Thursday, November 19, 2009

Who's Eric Holder Trying to Fool?

Our current Attorney General, like his boss Obama, are doing their damndest to make lawyers look really, really, bad.

Successfully, we should add.

The Bozo-Lawyers want us to believe that:

A non-US citizen
Who committed war crimes
As a non-State actor
Who was captured on foreign soil
By US military

....deserves a civilian CRIMINAL trial rather than the customary military-tribunal (or my favorite, summary execution.)

In other words, he thinks that the public is a bunch of damn fools.

Sorry, Eric, we didn't go to law school--so it's possible that we are NOT fools.
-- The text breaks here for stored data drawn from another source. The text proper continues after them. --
File: src/vga_pkg.sv
package vga_pkg;

  // ########################################
  // apb slave
  // ########################################

  typedef enum logic [1:0] {
    idle   = 2'd0, // waiting for a setup phase
    access = 2'd1  // single access cycle, pready high
  } apb_state_t;

  localparam logic [31:0] ctrl_addr = 32'h211F_FFF4; // control register, bit 0 is enable

  // ########################################
  // pixel format
  // ########################################

  localparam int pixel_width  = 24; // packed rgb word
  localparam int colour_width = 8;  // per channel

  localparam int red_lsb   = 16; // red in 23:16
  localparam int green_lsb = 8;  // green in 15:8
  localparam int blue_lsb  = 0;  // blue in 7:0

endpackage

File: src/pixel_fetch.sv
`timescale 1ns/1ps

module pixel_fetch #(
  parameter int fb_depth = 307200,
  localparam int fb_addr_width = $clog2(fb_depth)
) (
  input  logic                              clock,
  input  logic                              reset,
  input  logic                              hsync_raw,
  input  logic                              vsync_raw,
  input  logic                              active,
  input  logic                              frame_start,
  input  logic [vga_pkg::pixel_width-1:0]   fb_rdata,
  output logic [fb_addr_width-1:0]          fb_raddr,
  output logic                              vga_hsync,
  output logic                              vga_vsync,
  output logic                              vga_valid,
  output logic [vga_pkg::colour_width-1:0]  vga_r,
  output logic [vga_pkg::colour_width-1:0]  vga_g,
  output logic [vga_pkg::colour_width-1:0]  vga_b
);

  localparam logic [fb_addr_width-1:0] last_addr = fb_addr_width'(fb_depth - 1);

  // ########################################
  // read address
  // ########################################

  always_ff @(posedge clock or posedge reset) begin
    if (reset) begin
      fb_raddr <= '0;
    end else if (frame_start) begin
      fb_raddr <= '0;
    end else if (active) begin
      fb_raddr <= (fb_raddr == last_addr) ? '0 : fb_raddr + 1'b1; // next pixel
    end
  end

  // sync and valid delayed to meet the memory read
  always_ff @(posedge clock or posedge reset) begin
    if (reset) begin
      vga_hsync <= 1'b1;
      vga_vsync <= 1'b1;
      vga_valid <= 1'b0;
    end else begin
      vga_hsync <= hsync_raw;
      vga_vsync <= vsync_raw;
      vga_valid <= active;
    end
  end

  assign vga_r = vga_valid ? fb_rdata[vga_pkg::red_lsb   +: vga_pkg::colour_width] : '0;
  assign vga_g = vga_valid ? fb_rdata[vga_pkg::green_lsb +: vga_pkg::colour_width] : '0;
  assign vga_b = vga_valid ? fb_rdata[vga_pkg::blue_lsb  +: vga_pkg::colour_width] : '0;

endmodule

File: config.mk
export PLATFORM = sky130hd
export DESIGN_NAME = pixel_fetch
export DESIGN_NICKNAME = d
export VERILOG_FILES = /design/src/vga_pkg.sv /design/src/pixel_fetch.sv
export SDC_FILE = /design/constraint.sdc
export NUM_CORES = 1
export LEC_CHECK = 0
export ABC_CLOCK_PERIOD_IN_PS = 4100
export BUFFER_PORTS_ARGS = -buffer_cell sky130_fd_sc_hd__buf_2
export CAP_MARGIN = 20
export CORE_UTILIZATION = 45
export CTS_CLUSTER_DIAMETER = 40
export DETAILED_ROUTE_END_ITERATION = 10
export PLACE_DENSITY = 0.83
export SETUP_SLACK_MARGIN = 0.05
export SLEW_MARGIN = 10
export SYNTH_ARGS = -nofsm -noshare
export SYNTH_HDL_FRONTEND = slang
export SYNTH_SLANG_ARGS = --single-unit
File: constraint.sdc
create_clock -name clock -period 4.1 [get_ports clock]
set_input_delay 0.205 -clock clock [delete_from_list [all_inputs] [get_ports clock]]
set_output_delay 0.205 -clock clock [all_outputs]
set_load 0.05 [all_outputs]
==> Yosys cells after proc, flatten, opt, wreduce, memory -nomap -nowiden <==
Cells that the tools add are included.
{ "totals": {"out_inout_bits": 46, "reg_bits": 22, "inputBits": 30, "elab_cells": 13} }
{ "op_classes": {"n_addsub": 1, "n_reduce_logical": 1, "mux": 6, "eq_ne": 1} }
{ "ops": {"columns": ["op", "n"], "rows": [
  ["2-to-1 mux 19 bit", 3],
  ["2-to-1 mux 8 bit", 3],
  ["adder 19 x 1 -> 19 bit, second input constant", 1],
  ["equality test 19 bit, second input constant", 1],
  ["nonzero test 2 bit", 1]
]} }

==> Depth between registers and ports, before layout <==
Gate-level depths: netlist of the first run.
{ "depth": {"ltp_word": 4, "depth_mapped": 6, "ltp_nobuf": 5} }

==> Worst setup path before layout of the first run <==
Ideal clock, no wire load.
{ "synth_timing": {"kind": "register -> register", "startpoint": "register fb_raddr[6]", "endpoint": "register fb_raddr[16]", "setup_slack_ps": 1836, "period_less_slack_ps": 2264, "arrival_time_ps": 2187, "path_buffers": 1, "setup_ps": 78, "stages_incl_launch_ff": 6, "cell_sequence": "dfrtp_1 -> nand4_2 -> or4_4 -> buf_6 -> or4_1 -> a21oi_1"} }
{ "synth_between": {"elab_chain_cells": 4} }
{ "synth_rtl": {"columns": ["item", "line_no", "source"], "rows": [
  ["start: declaration", "pixel_fetch.sv:14", "output logic [fb_addr_width-1:0] fb_raddr,"],
  ["start signal: assignment", "pixel_fetch.sv:35", "fb_raddr <= (fb_raddr == last_addr) ? '0 : fb_raddr + 1'b1;"],
  ["adder 19 x 1 -> 19 bit / equality test 19 bit (equally long branches)", "pixel_fetch.sv:35", null],
  ["2-to-1 mux 19 bit *", "pixel_fetch.sv:35", null],
  ["2-to-1 mux 19 bit *", "pixel_fetch.sv:34", "end else if (active) begin"],
  ["2-to-1 mux 19 bit *", "pixel_fetch.sv:32", "end else if (frame_start) begin"]
]} }
Mark *: on every way between the ends. The rest lies on a longest branch, timed or not. The select of a mux whose other input is x is not followed.
A chain may end at the register's enable or synchronous reset.

==> Worst setup path after layout of the first run <==
{ "layout_timing": {"startpoint": "register fb_raddr[6]", "endpoint": "register fb_raddr[14]"} }
Same word-level chain as after synthesis.

==> results of run 1 <==
## layout by cell type (no fill, tap or decap), drive strengths merged, types with 2 or more instances in the layout
master / instances
buf: 76
and2: 24
dfrtp: 20
nor2: 13
a21oi: 9
nand2: 8
inv: 7
xnor2: 7
nand3: 6
o31ai: 5
or4: 5
or3: 4
clkbuf: 4
o21ai: 3
xor2: 3
nor3: 3
o211ai: 2
nor4: 2
dlygate4sd3: 2
dfstp: 2
nand4: 2
## area by class of cell
type	instances	area, um2
Fill cell	228	872
Multi-Input combinational cell	102	646
Sequential cell	22	553
Timing Repair Buffer	78	403
Tap cell	30	37.5
Inverter	8	30.0
Clock buffer	4	26.3
## registers in the layout, summed over array words and instances, names as in the netlist
register   count
vga_valid      1
vga_vsync      1
vga_hsync      1
fb_raddr      19
## path summary, 6_finish.rpt
check	start	end	slack, ps
max	fb_raddr[6]	fb_raddr[14]	2040
max in group asynchronous	reset	fb_raddr[16]	3560
min reg2reg	fb_raddr[18]	fb_raddr[18]	580
min	reset	fb_raddr[8]	40
max reg2reg	fb_raddr[6]	fb_raddr[14]	2040
min in group clock	active	vga_valid	80
## report_power, final
group | internal (mW) | switching [mW]
Sequential | 0.221 | 0.00455
Combinational | 0.0296 | 0.0765
Clock | 0.0379 | 0.0635
Total | 0.288 | 0.145
## metrics by stage
step,utilization (%),instances
2_1_floorplan,-,137
3_3_place_gp,63.9,237
3_5_place_dp,63.9,237
4_1_cts,65.7,243
5_1_grt,66.0,244
6_report,66.0,244
## routing by layer
| metal | share of wire, % | track usage [%] | wire [um] | vias to the layer above |
|---|---|---|---|---|
| met5 | 0 | 0 | 0 | - |
| met4 | 0.76 | 7.26 | 23 | 0 |
| met3 | 7.6 | 4.17 | 230 | 4 |
| met2 | 48 | 38.2 | 1450 | 56 |
| met1 | 43 | 26.3 | 1310 | 552 |
| li1 | - | - | - | 624 |
## kinds of logic after synthesis
family                   after synthesis  share of synthesized area, %
adder cells (fa/ha/maj)                1                         0.995
flip-flops                            22                          44.0
AO/OA/AOI/OAI                         21                          10.9
XOR/XNOR                              10                          6.97
buffers and inverters                 13                          4.68
AND/OR/NAND/NOR                       70                          32.4
## timing repair
item / in CTS / in global routing
endpoints found under the hold margin: 2 / 0
hold buffers: 2 / 0
gates resized for setup: 0 / 0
Courtesy Sykes, we learn that even Senator Graham gets it:

Not only does Graham have to tell him that there’s no precedent for trying battlefield detainees in civilian court, but Holder’s emphasis on how we don’t need a confession to convict Bin Laden completely misses the larger point Graham’s trying to make. The real worry in a district-court trial isn’t what’ll happen to archterrorists like Osama or KSM, whose perpetual detention is assured; the worry is that those trials will establish precedents that’ll be exploited by lesser jihadis at their own trials later on. KSM won’t be released because the political consequences to the administration are too dire, but what about some other terrorist who’s less well known to the public and whose guilt, while certain to the CIA, is less provable under normal evidentiary rules? A confession in a case like that might be critical — but what if he wasn’t Mirandized before he confessed? What then? That’s Graham’s point, and Holder seems to want nothing to do with it.

It won't be long before the title "lawyer" becomes a spiteful curse rather than the quasi-giggle it is today.

Maybe that's what Holder wishes for--to bring about the end of the Rule of Law in the US.

He'd better hope that he doesn't effect that. We're not fools, Eric. And we don't cotton to your condescension and stupid games with our families' safety on the line.

And let's not mention the conflict-of-interest problems. Ethics, schmethics. Rule of law or rule of money?